_TASK TO CARRY OUT_: Return only the lines of the listing below that run from the line with "AO/OA/AOI/OAI | 17 | 3.88" through the line with "-- power groups", both ends included, exactly as written.

_DATA RECORDS_:
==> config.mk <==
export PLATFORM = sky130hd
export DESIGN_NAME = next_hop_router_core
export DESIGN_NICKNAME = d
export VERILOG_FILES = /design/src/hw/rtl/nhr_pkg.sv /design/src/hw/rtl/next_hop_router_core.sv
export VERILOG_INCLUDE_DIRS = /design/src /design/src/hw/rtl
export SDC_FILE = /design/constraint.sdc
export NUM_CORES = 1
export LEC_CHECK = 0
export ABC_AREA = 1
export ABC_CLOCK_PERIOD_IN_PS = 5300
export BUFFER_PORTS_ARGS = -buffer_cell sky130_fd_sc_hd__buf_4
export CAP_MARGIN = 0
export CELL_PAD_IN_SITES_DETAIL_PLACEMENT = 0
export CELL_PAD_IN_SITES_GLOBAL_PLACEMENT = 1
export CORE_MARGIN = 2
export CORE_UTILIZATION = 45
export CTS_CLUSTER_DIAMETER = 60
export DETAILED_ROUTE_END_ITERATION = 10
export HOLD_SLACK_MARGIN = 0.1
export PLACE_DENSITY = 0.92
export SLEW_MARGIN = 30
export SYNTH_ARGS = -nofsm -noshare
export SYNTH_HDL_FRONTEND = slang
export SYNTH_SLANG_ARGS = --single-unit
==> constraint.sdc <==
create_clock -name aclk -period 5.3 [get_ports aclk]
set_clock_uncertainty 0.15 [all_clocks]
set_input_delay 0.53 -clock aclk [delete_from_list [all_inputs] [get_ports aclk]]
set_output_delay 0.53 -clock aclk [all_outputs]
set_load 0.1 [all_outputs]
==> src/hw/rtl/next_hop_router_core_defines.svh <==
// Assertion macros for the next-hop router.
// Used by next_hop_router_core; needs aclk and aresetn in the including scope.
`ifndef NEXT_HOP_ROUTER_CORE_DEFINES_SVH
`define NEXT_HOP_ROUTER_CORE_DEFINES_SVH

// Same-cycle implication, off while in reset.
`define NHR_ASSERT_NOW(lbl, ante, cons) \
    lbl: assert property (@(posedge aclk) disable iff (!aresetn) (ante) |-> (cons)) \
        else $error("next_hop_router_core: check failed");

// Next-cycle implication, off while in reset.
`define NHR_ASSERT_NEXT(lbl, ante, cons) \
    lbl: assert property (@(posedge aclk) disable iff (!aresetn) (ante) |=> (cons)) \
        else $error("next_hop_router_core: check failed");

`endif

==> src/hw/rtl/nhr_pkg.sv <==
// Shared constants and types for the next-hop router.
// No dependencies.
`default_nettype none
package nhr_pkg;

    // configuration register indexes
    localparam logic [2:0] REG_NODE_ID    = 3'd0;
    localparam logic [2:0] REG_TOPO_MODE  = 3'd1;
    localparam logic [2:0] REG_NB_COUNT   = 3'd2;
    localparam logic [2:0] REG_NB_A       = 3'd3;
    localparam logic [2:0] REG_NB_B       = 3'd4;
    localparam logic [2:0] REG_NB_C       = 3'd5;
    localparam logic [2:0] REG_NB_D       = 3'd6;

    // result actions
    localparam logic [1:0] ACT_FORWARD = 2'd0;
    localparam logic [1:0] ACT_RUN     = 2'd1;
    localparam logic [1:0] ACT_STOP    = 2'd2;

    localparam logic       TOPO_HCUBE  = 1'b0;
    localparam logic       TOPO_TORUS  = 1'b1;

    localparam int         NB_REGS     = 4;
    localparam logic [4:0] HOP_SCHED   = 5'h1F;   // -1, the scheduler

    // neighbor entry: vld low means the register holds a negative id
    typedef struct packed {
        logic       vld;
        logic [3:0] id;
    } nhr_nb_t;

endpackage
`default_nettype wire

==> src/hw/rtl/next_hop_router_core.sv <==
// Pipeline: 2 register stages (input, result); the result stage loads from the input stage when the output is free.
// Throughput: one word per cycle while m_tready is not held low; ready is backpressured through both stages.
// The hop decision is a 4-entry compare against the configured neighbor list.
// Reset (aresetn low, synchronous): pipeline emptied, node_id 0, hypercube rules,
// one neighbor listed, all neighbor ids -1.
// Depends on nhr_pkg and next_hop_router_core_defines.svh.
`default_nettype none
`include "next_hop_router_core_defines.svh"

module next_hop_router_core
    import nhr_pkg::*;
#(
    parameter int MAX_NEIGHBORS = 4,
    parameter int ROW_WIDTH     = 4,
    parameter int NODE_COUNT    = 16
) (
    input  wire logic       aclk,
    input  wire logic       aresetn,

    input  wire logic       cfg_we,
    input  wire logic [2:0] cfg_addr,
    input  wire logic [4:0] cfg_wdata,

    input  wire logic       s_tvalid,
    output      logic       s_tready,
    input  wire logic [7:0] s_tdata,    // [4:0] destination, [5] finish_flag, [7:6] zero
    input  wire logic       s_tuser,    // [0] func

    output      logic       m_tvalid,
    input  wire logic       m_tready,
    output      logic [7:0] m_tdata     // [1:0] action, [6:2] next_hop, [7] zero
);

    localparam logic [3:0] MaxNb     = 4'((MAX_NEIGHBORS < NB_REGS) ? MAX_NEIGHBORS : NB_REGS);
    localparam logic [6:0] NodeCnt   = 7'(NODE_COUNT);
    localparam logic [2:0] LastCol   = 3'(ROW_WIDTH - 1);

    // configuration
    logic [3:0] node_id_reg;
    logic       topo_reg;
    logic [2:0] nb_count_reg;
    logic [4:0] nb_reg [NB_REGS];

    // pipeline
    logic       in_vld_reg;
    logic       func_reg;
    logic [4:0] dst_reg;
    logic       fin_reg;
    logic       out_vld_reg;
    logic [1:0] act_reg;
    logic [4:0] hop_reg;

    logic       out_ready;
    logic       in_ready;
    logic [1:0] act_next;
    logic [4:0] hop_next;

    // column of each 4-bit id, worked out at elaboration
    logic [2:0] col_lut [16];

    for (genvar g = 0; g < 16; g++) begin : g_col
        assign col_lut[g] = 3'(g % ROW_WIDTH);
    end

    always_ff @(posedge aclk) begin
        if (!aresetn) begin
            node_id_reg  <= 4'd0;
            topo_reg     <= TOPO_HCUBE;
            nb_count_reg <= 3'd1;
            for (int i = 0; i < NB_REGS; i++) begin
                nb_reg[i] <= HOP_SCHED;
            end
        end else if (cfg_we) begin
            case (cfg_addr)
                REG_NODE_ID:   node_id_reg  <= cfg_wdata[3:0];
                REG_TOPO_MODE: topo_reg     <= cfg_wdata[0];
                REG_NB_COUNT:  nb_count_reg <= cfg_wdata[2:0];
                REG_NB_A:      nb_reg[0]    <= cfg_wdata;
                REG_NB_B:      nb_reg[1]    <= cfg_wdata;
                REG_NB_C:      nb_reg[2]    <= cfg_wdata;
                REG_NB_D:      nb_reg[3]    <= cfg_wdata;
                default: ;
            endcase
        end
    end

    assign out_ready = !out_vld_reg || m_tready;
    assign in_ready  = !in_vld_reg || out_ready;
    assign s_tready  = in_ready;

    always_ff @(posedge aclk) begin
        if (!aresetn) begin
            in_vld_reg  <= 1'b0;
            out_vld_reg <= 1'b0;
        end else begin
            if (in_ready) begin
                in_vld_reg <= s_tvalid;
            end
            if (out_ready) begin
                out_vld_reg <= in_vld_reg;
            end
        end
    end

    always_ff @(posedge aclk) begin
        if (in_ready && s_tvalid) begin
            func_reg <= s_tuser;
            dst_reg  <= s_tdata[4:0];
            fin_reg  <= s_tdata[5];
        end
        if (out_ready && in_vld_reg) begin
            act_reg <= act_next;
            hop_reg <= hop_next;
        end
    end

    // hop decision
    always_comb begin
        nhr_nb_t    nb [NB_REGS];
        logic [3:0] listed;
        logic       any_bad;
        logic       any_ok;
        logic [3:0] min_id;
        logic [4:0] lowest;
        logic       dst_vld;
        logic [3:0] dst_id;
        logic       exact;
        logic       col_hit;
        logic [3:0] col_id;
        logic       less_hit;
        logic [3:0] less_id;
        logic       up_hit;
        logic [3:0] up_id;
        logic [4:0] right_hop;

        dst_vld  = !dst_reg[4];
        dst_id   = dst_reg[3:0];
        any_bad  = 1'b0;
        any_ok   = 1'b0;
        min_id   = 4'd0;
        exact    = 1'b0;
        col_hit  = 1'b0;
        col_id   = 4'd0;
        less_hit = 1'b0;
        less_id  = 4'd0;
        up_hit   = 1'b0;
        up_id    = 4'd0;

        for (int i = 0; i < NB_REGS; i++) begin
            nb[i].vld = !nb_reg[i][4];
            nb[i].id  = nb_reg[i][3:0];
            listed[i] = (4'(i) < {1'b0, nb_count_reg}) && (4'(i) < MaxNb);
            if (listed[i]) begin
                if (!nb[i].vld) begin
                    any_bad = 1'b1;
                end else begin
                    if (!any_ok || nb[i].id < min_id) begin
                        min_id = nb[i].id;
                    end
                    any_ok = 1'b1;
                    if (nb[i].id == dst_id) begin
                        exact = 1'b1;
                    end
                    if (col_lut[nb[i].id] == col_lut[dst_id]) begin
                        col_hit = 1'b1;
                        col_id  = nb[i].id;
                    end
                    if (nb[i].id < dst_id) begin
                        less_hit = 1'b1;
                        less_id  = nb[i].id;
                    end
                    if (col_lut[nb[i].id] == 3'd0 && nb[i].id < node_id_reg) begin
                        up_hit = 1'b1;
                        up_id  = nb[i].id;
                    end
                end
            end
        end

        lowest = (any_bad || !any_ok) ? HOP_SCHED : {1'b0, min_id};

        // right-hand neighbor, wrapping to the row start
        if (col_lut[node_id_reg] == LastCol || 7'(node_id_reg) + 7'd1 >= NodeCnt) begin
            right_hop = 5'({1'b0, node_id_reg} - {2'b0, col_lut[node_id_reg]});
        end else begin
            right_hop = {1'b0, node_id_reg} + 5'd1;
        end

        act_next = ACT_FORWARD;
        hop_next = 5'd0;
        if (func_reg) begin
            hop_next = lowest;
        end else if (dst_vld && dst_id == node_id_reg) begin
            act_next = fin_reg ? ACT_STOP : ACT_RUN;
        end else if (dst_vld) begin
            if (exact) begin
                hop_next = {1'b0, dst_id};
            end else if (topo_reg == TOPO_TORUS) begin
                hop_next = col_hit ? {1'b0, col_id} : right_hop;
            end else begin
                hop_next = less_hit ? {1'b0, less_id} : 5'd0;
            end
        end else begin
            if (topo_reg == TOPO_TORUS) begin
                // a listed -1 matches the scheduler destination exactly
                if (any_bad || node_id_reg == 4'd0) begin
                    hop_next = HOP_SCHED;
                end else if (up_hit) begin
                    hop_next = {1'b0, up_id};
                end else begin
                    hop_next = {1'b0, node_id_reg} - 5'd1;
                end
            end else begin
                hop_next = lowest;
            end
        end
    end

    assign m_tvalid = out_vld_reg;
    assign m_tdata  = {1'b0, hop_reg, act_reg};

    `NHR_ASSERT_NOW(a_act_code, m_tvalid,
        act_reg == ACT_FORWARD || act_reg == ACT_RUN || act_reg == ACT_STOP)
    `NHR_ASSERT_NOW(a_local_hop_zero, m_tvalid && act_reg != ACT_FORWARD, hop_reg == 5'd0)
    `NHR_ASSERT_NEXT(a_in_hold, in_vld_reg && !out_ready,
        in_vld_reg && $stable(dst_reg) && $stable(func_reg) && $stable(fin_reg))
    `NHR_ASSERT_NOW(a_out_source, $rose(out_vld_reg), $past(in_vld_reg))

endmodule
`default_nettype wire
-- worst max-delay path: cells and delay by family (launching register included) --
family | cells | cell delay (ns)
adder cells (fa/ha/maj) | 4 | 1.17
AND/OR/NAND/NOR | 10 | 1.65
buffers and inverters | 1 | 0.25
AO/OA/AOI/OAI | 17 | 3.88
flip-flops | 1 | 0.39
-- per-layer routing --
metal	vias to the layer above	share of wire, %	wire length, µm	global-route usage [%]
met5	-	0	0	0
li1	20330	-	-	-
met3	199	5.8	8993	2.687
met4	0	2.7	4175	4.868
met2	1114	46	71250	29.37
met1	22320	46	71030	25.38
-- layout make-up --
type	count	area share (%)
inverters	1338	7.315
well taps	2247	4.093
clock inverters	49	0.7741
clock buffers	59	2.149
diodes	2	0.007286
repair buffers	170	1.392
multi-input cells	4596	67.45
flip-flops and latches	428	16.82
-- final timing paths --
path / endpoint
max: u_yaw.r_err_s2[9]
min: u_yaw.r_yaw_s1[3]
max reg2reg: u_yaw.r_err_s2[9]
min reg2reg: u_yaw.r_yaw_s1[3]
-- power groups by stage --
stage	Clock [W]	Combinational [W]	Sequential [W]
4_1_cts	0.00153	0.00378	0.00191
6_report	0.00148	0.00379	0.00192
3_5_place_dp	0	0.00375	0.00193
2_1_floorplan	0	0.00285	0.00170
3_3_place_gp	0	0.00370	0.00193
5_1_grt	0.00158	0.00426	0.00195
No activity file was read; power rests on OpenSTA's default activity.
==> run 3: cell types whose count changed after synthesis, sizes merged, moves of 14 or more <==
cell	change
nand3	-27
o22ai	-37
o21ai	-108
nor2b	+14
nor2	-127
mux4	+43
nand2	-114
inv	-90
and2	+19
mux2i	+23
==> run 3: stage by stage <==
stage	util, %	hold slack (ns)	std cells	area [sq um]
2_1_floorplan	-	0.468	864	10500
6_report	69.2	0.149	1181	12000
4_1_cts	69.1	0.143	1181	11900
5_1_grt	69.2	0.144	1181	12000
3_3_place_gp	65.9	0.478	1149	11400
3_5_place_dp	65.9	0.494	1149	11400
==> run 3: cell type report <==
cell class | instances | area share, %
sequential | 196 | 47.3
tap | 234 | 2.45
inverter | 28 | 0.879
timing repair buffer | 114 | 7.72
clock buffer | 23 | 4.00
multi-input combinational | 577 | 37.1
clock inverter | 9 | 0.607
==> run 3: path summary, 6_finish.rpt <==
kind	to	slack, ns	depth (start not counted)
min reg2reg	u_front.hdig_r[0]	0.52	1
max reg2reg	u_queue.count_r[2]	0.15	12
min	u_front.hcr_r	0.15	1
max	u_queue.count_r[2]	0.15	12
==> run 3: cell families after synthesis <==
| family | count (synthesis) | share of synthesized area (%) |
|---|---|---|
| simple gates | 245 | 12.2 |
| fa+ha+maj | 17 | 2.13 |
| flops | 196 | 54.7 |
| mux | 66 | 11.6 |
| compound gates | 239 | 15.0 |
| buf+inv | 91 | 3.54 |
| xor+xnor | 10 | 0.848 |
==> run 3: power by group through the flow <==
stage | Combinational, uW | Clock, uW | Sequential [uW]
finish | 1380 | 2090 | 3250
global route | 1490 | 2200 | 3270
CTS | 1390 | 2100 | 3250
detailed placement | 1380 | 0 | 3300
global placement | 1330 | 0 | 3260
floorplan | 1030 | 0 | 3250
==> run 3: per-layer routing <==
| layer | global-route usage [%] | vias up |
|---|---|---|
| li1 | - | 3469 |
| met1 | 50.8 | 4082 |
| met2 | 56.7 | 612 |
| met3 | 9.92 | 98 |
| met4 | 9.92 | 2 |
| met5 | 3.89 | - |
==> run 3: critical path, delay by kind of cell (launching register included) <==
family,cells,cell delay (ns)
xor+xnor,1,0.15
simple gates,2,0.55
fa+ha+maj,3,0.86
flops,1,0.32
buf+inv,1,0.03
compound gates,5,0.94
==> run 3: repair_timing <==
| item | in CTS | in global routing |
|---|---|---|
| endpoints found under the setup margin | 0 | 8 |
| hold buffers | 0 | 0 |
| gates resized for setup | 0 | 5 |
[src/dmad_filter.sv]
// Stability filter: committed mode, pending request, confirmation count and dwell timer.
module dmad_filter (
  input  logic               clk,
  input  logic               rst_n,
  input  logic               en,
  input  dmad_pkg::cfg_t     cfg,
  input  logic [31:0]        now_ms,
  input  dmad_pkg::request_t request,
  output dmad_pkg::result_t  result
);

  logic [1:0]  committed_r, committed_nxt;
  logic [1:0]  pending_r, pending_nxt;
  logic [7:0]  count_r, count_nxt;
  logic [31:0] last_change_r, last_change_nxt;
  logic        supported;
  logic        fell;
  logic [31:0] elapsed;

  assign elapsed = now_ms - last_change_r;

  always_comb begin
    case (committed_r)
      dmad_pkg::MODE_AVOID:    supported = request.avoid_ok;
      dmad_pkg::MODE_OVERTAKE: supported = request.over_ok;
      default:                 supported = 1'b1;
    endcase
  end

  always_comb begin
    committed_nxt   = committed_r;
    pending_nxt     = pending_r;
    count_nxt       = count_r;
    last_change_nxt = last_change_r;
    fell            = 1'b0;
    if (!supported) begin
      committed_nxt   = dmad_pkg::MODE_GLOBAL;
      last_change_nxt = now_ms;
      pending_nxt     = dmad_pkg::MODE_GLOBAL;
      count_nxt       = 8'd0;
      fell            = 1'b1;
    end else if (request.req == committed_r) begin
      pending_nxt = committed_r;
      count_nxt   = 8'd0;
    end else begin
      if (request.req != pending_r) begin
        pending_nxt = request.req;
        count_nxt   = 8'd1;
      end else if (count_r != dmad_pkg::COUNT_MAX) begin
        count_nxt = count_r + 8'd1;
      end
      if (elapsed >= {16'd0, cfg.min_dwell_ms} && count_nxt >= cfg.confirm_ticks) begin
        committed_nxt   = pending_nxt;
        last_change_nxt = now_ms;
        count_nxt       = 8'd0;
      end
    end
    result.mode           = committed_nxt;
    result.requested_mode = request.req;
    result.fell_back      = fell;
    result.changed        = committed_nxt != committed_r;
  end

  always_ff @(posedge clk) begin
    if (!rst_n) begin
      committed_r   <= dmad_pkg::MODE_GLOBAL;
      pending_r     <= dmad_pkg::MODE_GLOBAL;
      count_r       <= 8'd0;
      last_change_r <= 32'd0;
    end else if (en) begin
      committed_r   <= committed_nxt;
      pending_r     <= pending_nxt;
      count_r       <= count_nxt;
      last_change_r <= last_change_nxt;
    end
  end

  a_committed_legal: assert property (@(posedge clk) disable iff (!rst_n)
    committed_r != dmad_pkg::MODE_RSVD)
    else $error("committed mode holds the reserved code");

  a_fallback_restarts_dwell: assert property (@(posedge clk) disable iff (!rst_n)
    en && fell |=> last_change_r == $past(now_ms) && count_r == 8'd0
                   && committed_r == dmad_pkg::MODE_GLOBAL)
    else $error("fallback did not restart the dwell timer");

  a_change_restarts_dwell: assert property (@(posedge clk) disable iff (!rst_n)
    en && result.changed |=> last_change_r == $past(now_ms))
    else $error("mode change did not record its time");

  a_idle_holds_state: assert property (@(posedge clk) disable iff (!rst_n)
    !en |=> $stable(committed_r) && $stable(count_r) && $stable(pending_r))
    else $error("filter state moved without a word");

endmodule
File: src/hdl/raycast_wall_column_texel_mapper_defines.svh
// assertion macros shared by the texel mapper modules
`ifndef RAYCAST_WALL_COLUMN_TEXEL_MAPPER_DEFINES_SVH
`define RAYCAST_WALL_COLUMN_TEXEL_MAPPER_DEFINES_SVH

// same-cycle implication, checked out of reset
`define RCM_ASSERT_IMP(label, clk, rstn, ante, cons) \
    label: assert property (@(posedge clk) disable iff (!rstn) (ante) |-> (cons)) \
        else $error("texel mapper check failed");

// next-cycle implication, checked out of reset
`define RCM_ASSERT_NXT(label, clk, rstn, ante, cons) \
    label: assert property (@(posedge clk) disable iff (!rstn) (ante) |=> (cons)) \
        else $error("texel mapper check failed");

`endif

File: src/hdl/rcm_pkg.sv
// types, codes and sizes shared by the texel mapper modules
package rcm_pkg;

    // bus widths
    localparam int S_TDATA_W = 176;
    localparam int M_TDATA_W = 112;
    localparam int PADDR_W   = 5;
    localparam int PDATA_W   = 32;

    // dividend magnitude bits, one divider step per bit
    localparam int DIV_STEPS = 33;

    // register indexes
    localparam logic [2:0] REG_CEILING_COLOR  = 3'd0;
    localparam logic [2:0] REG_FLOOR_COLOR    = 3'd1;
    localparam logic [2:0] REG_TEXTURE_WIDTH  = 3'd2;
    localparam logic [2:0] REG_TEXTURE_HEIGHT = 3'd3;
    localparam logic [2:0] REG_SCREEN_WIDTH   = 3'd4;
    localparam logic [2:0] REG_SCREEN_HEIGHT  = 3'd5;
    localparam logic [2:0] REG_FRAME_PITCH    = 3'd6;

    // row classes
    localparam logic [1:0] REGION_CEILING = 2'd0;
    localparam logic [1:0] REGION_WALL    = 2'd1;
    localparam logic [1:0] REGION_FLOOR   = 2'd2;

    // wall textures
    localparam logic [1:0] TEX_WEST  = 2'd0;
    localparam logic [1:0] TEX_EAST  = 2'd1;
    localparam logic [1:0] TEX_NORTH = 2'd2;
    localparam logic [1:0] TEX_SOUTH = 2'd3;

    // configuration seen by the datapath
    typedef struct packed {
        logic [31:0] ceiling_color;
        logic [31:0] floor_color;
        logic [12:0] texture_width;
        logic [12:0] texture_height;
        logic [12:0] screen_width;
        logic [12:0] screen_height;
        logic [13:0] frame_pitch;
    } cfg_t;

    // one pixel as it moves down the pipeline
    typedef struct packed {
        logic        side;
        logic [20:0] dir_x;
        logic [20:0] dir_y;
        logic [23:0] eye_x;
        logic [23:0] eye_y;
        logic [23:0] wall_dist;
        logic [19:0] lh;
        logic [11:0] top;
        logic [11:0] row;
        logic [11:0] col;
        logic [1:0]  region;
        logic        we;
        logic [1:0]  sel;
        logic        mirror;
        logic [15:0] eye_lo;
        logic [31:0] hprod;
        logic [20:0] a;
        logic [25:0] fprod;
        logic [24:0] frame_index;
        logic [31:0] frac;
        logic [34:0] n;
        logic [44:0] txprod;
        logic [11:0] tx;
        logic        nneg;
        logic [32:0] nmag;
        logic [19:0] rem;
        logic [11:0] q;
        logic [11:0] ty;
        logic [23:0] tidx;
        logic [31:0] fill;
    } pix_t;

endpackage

_ANSWER SECTION_:
AO/OA/AOI/OAI | 17 | 3.88
flip-flops | 1 | 0.39
-- per-layer routing --
metal	vias to the layer above	share of wire, %	wire length, µm	global-route usage [%]
met5	-	0	0	0
li1	20330	-	-	-
met3	199	5.8	8993	2.687
met4	0	2.7	4175	4.868
met2	1114	46	71250	29.37
met1	22320	46	71030	25.38
-- layout make-up --
type	count	area share (%)
inverters	1338	7.315
well taps	2247	4.093
clock inverters	49	0.7741
clock buffers	59	2.149
diodes	2	0.007286
repair buffers	170	1.392
multi-input cells	4596	67.45
flip-flops and latches	428	16.82
-- final timing paths --
path / endpoint
max: u_yaw.r_err_s2[9]
min: u_yaw.r_yaw_s1[3]
max reg2reg: u_yaw.r_err_s2[9]
min reg2reg: u_yaw.r_yaw_s1[3]
-- power groups by stage --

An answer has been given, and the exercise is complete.